Credit: Kettlebell Facebook Page
Why choose between cardio and strength building? With the kettlebell swing, you can have two workouts in one. The swing is not only an arm exercise, but also combines a hip hinge, a hip thrust, and a bit of a vertical explosion, without your feel ever leaving the ground. Here are some ways to effectively use the kettlebell swing to its full potential:
Starting with the kettlebell between your legs, hold the bell with one arm. Swing it back and forth like a pendulum. When the kettlebell swings back, rock to the heels of your feet. This movement stretches the hamstrings and activates the lats of the back. When the bell swings forward, rock towards the balls of your feet, which will open up your hip flexors and engage most of the muscles of the posterior chain in your back and legs. Keep your knees slightly bent, but not too much–you don’t want to turn this into a squatting motion.
Some trainers prefer the two armed kettle bell swings, which utilize both arms, but I like to perform them with one arm at a time or alternating arms. In fact, by using two arms at the same time, it can be difficult to breathe–this is especially common in men with broader shoulders, since the handle of the kettlebell is quite narrow.

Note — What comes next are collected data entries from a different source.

This design comes from an exercise in tuning for small area and a short achievable clock period on the open sky130 flow, not from production work.
Only simulation tests tie the RTL to the original design; equivalence was not proved.
Power is estimated from default activity; no workload was simulated.

File: flow/design.v
`timescale 1ns / 1ps
module RAM_B(input clka,input wea,input [5:0]addra,input [31:0]dina,
output [31:0]douta);
wire [31:0] q [0:63];
genvar g;
generate
  for (g = 0; g < 64; g = g + 1) begin : w
    reg [31:0] d;
    always @(posedge clka)
      if (wea && addra == g)
        d <= dina;
    assign q[g] = d;
  end
endgenerate
reg [31:0] even, odd;
integer i;
always @(*) begin
  even = 32'd0;
  odd = 32'd0;
  for (i = 0; i < 32; i = i + 1) begin
    even = even | ({32{addra[5:1] == i}} & q[2*i]);
    odd  = odd  | ({32{addra[5:1] == i}} & q[2*i+1]);
  end
end
assign douta = addra[0] ? odd : even;
endmodule
`timescale 1ns / 1ps
module ALU(
  input  [31:0] A, B,
  input  op_add, op_sub, op_and, op_or, op_xor, op_xnor, op_sltu, op_shl,
  output [31:0] F,
  output ZF, OF,
  output eq            
);
wire sub = op_sub | op_sltu;
wire [31:0] Bx = B ^ {32{sub}};
wire [33:0] s33 = {1'b0, A, 1'b1} + {1'b0, Bx, sub};
wire [31:0] S = s33[32:1];
wire c32 = s33[33];
wire lt = ~c32;
wire ovf = (A[31] == Bx[31]) & (S[31] != A[31]);
wire [31:0] x = A ^ B;
wire [31:0] o = A | B;
wire [31:0] a = A & B;
wire big = |A[31:5];
wire [31:0] sh = big ? 32'd0 : (B << A[4:0]);
assign F = ({32{op_add | op_sub}} & S) |
           ({32{op_and}} & a) |
           ({32{op_or}}  & o) |
           ({32{op_xor}} & x) |
           ({32{op_xnor}} & ~x) |
           ({32{op_shl}} & sh) |
           {31'd0, op_sltu & lt};
assign eq = (A == B);
wire z_add = (x == {o[30:0], 1'b0});
wire z_and = ~|a;
wire z_or  = ~|o;
wire z_xor = eq;
wire z_xnor = &x;
wire z_shl = ~|sh;
assign ZF = (op_add & z_add) | (op_sub & eq) | (op_and & z_and) | (op_or & z_or) |
            (op_xor & z_xor) | (op_xnor & z_xnor) | (op_sltu & ~lt) | (op_shl & z_shl);
assign OF = (op_add | op_sub) & ovf;
endmodule
`timescale 1ns / 1ps
module Register_file(
  input  [4:0]  R_Addr_A,
  input  [4:0]  R_Addr_B,
  input  [4:0]  W_Addr,
  input         Write_Reg,
  input  [31:0] W_Data,
  input         Clk,
  input         Reset,
  output reg [31:0] R_Data_A,
  output reg [31:0] R_Data_B
);
reg [31:1] valid;
wire [31:0] q [0:31];
assign q[0] = 32'd0;
genvar g;
generate
  for (g = 1; g < 32; g = g + 1) begin : r
    wire we = Write_Reg & (W_Addr == g);
    reg [31:0] d;
    always @(posedge Clk)
      if (we)
        d <= W_Data;
    always @(posedge Clk or posedge Reset)
      if (Reset)
        valid[g] <= 1'b0;
      else if (we)
        valid[g] <= 1'b1;
    assign q[g] = d;
  end
endgenerate
integer i;
always @(*) begin
  R_Data_A = 32'd0;
  R_Data_B = 32'd0;
  for (i = 1; i < 32; i = i + 1) begin
    R_Data_A = R_Data_A | ({32{(R_Addr_A == i) & valid[i]}} & q[i]);
    R_Data_B = R_Data_B | ({32{(R_Addr_B == i) & valid[i]}} & q[i]);
  end
end
endmodule
`timescale 1ns / 1ps
module OP_YIMA(
  input  [31:0] inst,
  output op_add, op_sub, op_and, op_or, op_xor, op_xnor, op_sltu, op_shl,
  output use_imm,      
  output imm_sext,     
  output Write_Reg,
  output w_rt,         
  output w_31,         
  output wd_mem,       
  output wd_pc4,       
  output Mem_Write,
  output is_jr, is_beq, is_bne, is_jmp
);
wire [5:0] op = inst[31:26];
wire [5:0] fn = inst[5:0];
wire rtype  = (op == 6'b000000);
wire r_add  = rtype & (fn == 6'b100000);
wire r_sub  = rtype & (fn == 6'b100010);
wire r_and  = rtype & (fn == 6'b100100);
wire r_or   = rtype & (fn == 6'b100101);
wire r_xor  = rtype & (fn == 6'b100110);
wire r_xnor = rtype & (fn == 6'b100111);
wire r_sltu = rtype & (fn == 6'b101011);
wire r_sllv = rtype & (fn == 6'b000100);
wire r_jr   = rtype & (fn == 6'b001000);
wire i_grp  = (op[5:3] == 3'b001);
wire i_addi = (op == 6'b001000);
wire i_andi = (op == 6'b001100);
wire i_xori = (op == 6'b001110);
wire i_sltiu= (op == 6'b001011);
wire lw     = (op == 6'b100011);
wire sw     = (op == 6'b101011);
wire beq    = (op == 6'b000100);
wire bne    = (op == 6'b000101);
wire jal    = (op == 6'b000011);
wire jmp    = (op[5:1] == 5'b00001);
assign op_sub  = r_sub | beq | bne;
assign op_and  = r_and | i_andi;
assign op_or   = r_or;
assign op_xor  = r_xor | i_xori;
assign op_xnor = r_xnor;
assign op_sltu = r_sltu | i_sltiu;
assign op_shl  = r_sllv;
assign op_add  = ~(op_sub | op_and | op_or | op_xor | op_xnor | op_sltu | op_shl);
assign use_imm = i_grp | lw | sw;
assign imm_sext = i_addi | lw | sw;
assign Write_Reg = r_add | r_sub | r_and | r_or | r_xor | r_xnor | r_sltu | r_sllv |
                   i_addi | i_andi | i_xori | i_sltiu | lw | jal;
assign w_rt = ~rtype;
assign w_31 = jal;
assign wd_mem = lw;
assign wd_pc4 = jal;
assign Mem_Write = sw;
assign is_jr = r_jr;
assign is_beq = beq;
assign is_bne = bne;
assign is_jmp = jmp;
endmodule
`timescale 1ns / 1ps
module pc(input clk,input rst,input is_jr,input take_br,input is_jmp,
input [31:0]R_Data_A,input [15:0]imm,input [25:0]address,
output [31:0]PC_new,output reg [31:0]PC);
assign PC_new = {PC[31:2] + 30'd1, PC[1:0]};
wire [31:0] br = {PC_new[31:2] + {{14{imm[15]}}, imm}, PC[1:0]};
always@(posedge clk or posedge rst)
begin
  if(rst)
     PC<=32'h00000000;
  else if(is_jr)
     PC<=R_Data_A;
  else if(take_br)
     PC<=br;
  else if(is_jmp)
     PC<={PC_new[31:28],address,2'b00};
  else
     PC<=PC_new;
end
endmodule
`timescale 1ns / 1ps
module TOP_RIJ_CPU(input rst,input clk,input [31:0]Inst_code,output ZF,
output OF,output [31:0]F,output [31:0]M_R_Data,output [31:0]PC);
wire op_add, op_sub, op_and, op_or, op_xor, op_xnor, op_sltu, op_shl;
wire use_imm, imm_sext, Write_Reg, w_rt, w_31, wd_mem, wd_pc4, Mem_Write;
wire is_jr, is_beq, is_bne, is_jmp;
wire [4:0] rs = Inst_code[25:21];
wire [4:0] rt = Inst_code[20:16];
wire [4:0] rd = Inst_code[15:11];
wire [15:0] imm = Inst_code[15:0];
wire [31:0] R_Data_A, R_Data_B, PC_new;
wire eq;
OP_YIMA op(.inst(Inst_code), .op_add(op_add), .op_sub(op_sub), .op_and(op_and),
  .op_or(op_or), .op_xor(op_xor), .op_xnor(op_xnor), .op_sltu(op_sltu), .op_shl(op_shl),
  .use_imm(use_imm), .imm_sext(imm_sext), .Write_Reg(Write_Reg), .w_rt(w_rt), .w_31(w_31),
  .wd_mem(wd_mem), .wd_pc4(wd_pc4), .Mem_Write(Mem_Write),
  .is_jr(is_jr), .is_beq(is_beq), .is_bne(is_bne), .is_jmp(is_jmp));
wire [4:0] W_Addr = w_31 ? 5'd31 : (w_rt ? rt : rd);
wire [31:0] W_Data = wd_pc4 ? PC_new : (wd_mem ? M_R_Data : F);
Register_file R_connect(rs, rt, W_Addr, Write_Reg, W_Data, clk, rst, R_Data_A, R_Data_B);
wire [31:0] ALU_B = use_imm ? {{16{imm_sext & imm[15]}}, imm} : R_Data_B;
ALU ALU_connect(.A(R_Data_A), .B(ALU_B), .op_add(op_add), .op_sub(op_sub), .op_and(op_and),
  .op_or(op_or), .op_xor(op_xor), .op_xnor(op_xnor), .op_sltu(op_sltu), .op_shl(op_shl),
  .F(F), .ZF(ZF), .OF(OF), .eq(eq));
wire take_br = (is_beq & eq) | (is_bne & ~eq);
pc pc_connect(.clk(clk), .rst(rst), .is_jr(is_jr), .take_br(take_br), .is_jmp(is_jmp),
  .R_Data_A(R_Data_A), .imm(imm), .address(Inst_code[25:0]), .PC_new(PC_new), .PC(PC));
RAM_B Data_Mem(.clka(clk), .wea(Mem_Write), .addra(F[5:0]), .dina(R_Data_B), .douta(M_R_Data));
endmodule
File: flow/run.sh
#!/bin/bash
# synth_recipe.tcl (not shown) runs the flow's synth.tcl, then flattens the netlist and writes it again
# the make line also repeats each setting of config.mk as NAME=value (left out here)
make -C /OpenROAD-flow-scripts/flow DESIGN_CONFIG=/design/flow/config.mk WORK_HOME=/design/flow/orfs CLKGATE_MAP_FILE= SYNTH_SCRIPT=/design/flow/synth_recipe.tcl finish
File: flow/config.mk
export PLATFORM = sky130hd
export DESIGN_NAME = TOP_RIJ_CPU
export DESIGN_NICKNAME = TOP_RIJ_CPU
export VERILOG_FILES = /design/flow/design.v
export SDC_FILE = /design/flow/constraint.sdc
export NUM_CORES = 4
export LEC_CHECK = 0
export CAP_MARGIN = 20
export CORE_MARGIN = 2
export CORE_UTILIZATION = 40
export SETUP_SLACK_MARGIN = 1.0
export SLEW_MARGIN = 20
File: flow/constraint.sdc
create_clock -name core_clock -period 14.0 [get_ports {clk}]
set_input_delay 2.8000 -clock core_clock [delete_from_list [all_inputs] [get_ports {clk}]]
set_output_delay 2.8000 -clock core_clock [all_outputs]
set_load 0.01 [all_outputs]
==> results_dict.tcl, run 1 <==
set metrics [dict create \
    period_minus_slack_ps 13230 \
    fin_skew_ps 125 \
    clk_path_buf_depth 4 \
    comb_power_share 0.207 \
    rsz0062_at_grt "yes" \
    clkPwrFrac 0.361 \
    start_util 0.403 \
    synth_top_area_share 0.691 \
    worstSetupPathType "input pin to output pin" \
    required_ps 11200 \
    max_slew.worst_pin.slew_ps 1290 \
    via_per_inst 7.19 \
    grt_max_degree 65 \
    hold-path-cell-count 1 \
    placed_area_mm2 0.150 \
    clock-root-buffer "clkbuf_16" \
    vdd_drop_max_mv 0.0956 \
    cts_tree "yes" \
    critPathMaxFanout 16 \
    synth.distinct_cells 106 \
    final_net_count 10600 \
    vias 109000 \
    slew_viol_final 0 \
    setup_tns_ps 0 \
    setup_viol 0 \
    endpoint_kind "output pin" \
    fin_hold_ws_ps 558 \
    yosys_warnings 3 \
    grt_pass1_wl_um 937000 \
    switchingPower_mw 7.37 \
    p_leak_nw 58.1 \
    clock.fmax_ghz 0.0756 \
    seqPwrFrac 0.433 \
    synth_edf_count 3040 \
    cts_sinks 3103 \
    finalHoldViolations 0 \
    fin_area_mm2 0.163 \
    n_fill_cell 27800 \
    startpoint "Inst_code[24]" \
    swShare 0.299 \
    finalCritPeriodShare 0.945 \
    so.violations "antenna violations" \
    gp_congestion 1.06 \
    drt_pass1_iterations 14 \
    synth_top_area_cell "edfxtp_1" \
    wl_per_cell_um 47.7 \
    htreeDepth 5 \
    synth_area_leaders "edfxtp_1 (69%), a22oi_1 (4.1%), nand4_1 (2.4%), and3_1 (2.3%), nand3_1 (1.6%)" \
    routed_wl_um 723000 \
    place_hpwl_um 485000 \
    synth_fp_nets 9326 \
    ys.flop_type "edfxtp_1" \
    synthCells 9164 \
    worstSetupStartpointType "input pin" \
    coreArea_mm2 0.328 \
    clk_pin_slew_ps 50 \
    reg2reg_depth 27 \
    r2r-start "R_connect.valid[24]" \
    dr.first_iter.drc_count 23100 \
    max-slew-margin-rel 0.142 \
    grtUsageTotal 0.420 \
    die-area_mm2 0.335 \
    power.total_mw 24.6 \
    status "complete, but fails checks" \
    synth.cell_area_mm2 0.132 \
    hold_start "R_connect.valid[2]" \
    cts_buffers 330 \
    power_density_mw_per_mm2 151 \
    layout_commonest_cell "edfxtp_1" \
    area_delta_synth_final_pct 23.7 \
    grt_pass1_vias 99300 \
    final_cell_mix "edfxtp_1 (3040), buf_4 (1258), a22oi_1 (714)" \
    ys_ff_latch 3103 \
    drc 0 \
    max-cap-violations 0 \
    port_buffers 131 \
    avgSynthCellArea_um2 14.4 \
    p_int_mw 17.3 \
    antenna_left 2 \
    die_x_um 579 \
    finalCoreUtilization 0.498 \
    boundaryPins 132 \
    ys_seq_area_frac 0.703 \
    grt_antenna_before_repair 98 \
    std_cell_rows 210 \
    dieHeight_um 579 \
    synthArstFlopShare 0.0203 \
    clock_latency_ps 990 \
    cp.arrival_ps 10430 \
    hp-class "register to register" \
    drive_gt1_frac 0.227 \
    gr-total-overflow 0 \
]
-- cell type report --
class | instances | area (um2) | area share
multi-input combinational | 5262 | 38400 | 0.235
clock inverter | 205 | 2090 | 0.0128
antenna | 95 | 238 | 0.00146
sequential | 3103 | 92900 | 0.568
tap | 4346 | 5440 | 0.0333
clock buffer | 401 | 8640 | 0.0529
inverter | 128 | 508 | 0.00311
timing repair buffer | 1610 | 15100 | 0.0926
-- path summary, 6_finish.rpt --
kind                                         to  slack [ps]
min in group asynchronous   R_connect.valid[27]        2070
hold / removal               R_connect.valid[2]         560
hold reg to reg              R_connect.valid[2]         560
setup reg to reg           R_connect.r[4].d[11]        5060
setup / recovery                    M_R_Data[8]         770
max in group asynchronous      pc_connect.PC[4]       10970
-- logic make-up (layout without fill, tap and decap cells) --
group                      Yosys count  count (layout)  synth area share
DFF                               3103            3103             0.703
xor gates and xnor gates           141             141           0.00935
buffers and inverters              799            2344            0.0252
AOI/OAI and AO/OA                 2032            2032             0.121
muxes                               94              94           0.00725
adders and majority gates          128             128            0.0122
and+or+nand+nor                   2867            2867             0.122
other                                0              95                 0
-- state kept, by name, indices dropped and copies added (netlist names) --
register         cells
pc_connect.PC       32
Data_Mem.w.d      2048
R_connect.r.d      992
R_connect.valid     31
-- stage by stage --
stage,worst slack [ps],cells
global route,809,15100
CTS,950,15000
finish,768,15200
global placement,-1250,14400
detailed placement,-583,14400
floorplan,1510,9164
-- per-layer routing --
layer  global-route usage  vias to the layer above  wire length, um
met5              0.00822                        -              863
met2                0.568                    10900           287000
met1                0.581                    55300           274000
met3                0.168                     2259           117000
met4                0.207                       59            44500
li1                     -                    40400                -
-- cell usage after synthesis, drive strengths merged, types with 101 or more instances --
cell and n:
a2111oi 147, nor2 284, a22oi 716, a21oi 153
and2 116, nand3 418, buf 231, xnor2 103
nor4 101, nand4 514, a22o 166, edfxtp 3040
a221oi 155, inv 128, ha 127, o21ai 142
a222oi 206, and3 488, clkbuf 440, nand2 503
-- worst max-delay path: stages --
cell and delay [ps]:
clkdlybuf4s15_2 320, buf_4 240, and3_1 480, and2_1 350, buf_4 270, a222oi_1 630
and4_2 520, nand4_1 190, buf_4 240, nor4_4 280, buf_4 230, nand3_2 120
buf_4 190, nor2_8 150, a211oi_4 90, buf_12 160, bufinv_16 280, buf_4 190
nor4_4 80, buf_12 160, buf_4 210, a222oi_1 370, and3_1 270, nand4_1 280
or3_1 480, and2_1 220, clkdlybuf4s50_1 510
-- repair_timing --
action                     4_1_cts  5_1_grt
pin swaps                       43       67
setup endpoints to repair       35       33
resized for setup              204      146
gates cloned                     1        0
setup buffers                   30       18
hold endpoints to repair         0        0
hold buffers                     0        0
-- power by group through the flow --
stage / registers [mW] / logic, mW / clock network [mW]
finish: 10.7 / 5.09 / 8.88
CTS: 10.6 / 4.80 / 8.87
global route: 10.7 / 5.15 / 9.21
floorplan: 10.8 / 1.81 / 0
global placement: 10.8 / 4.66 / 0
detailed placement: 10.8 / 4.67 / 0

The height your kettlebell swing can vary. It doesn’t have to be completely horizontal at chest level. You can play with lower swings while you develop the coordination necessary for the full movement.
Don’t count reps but instead, go for time. Generally, the number of swings and the speed at which you do them will make it difficult to count accurately. I recommend that you time yourself: start at 20 seconds, move to 40, and eventually swing for 60 seconds.
The kettlebell is a great way to work a variety of muscles–it’s quick, easy, and doesn’t require clunky machinery.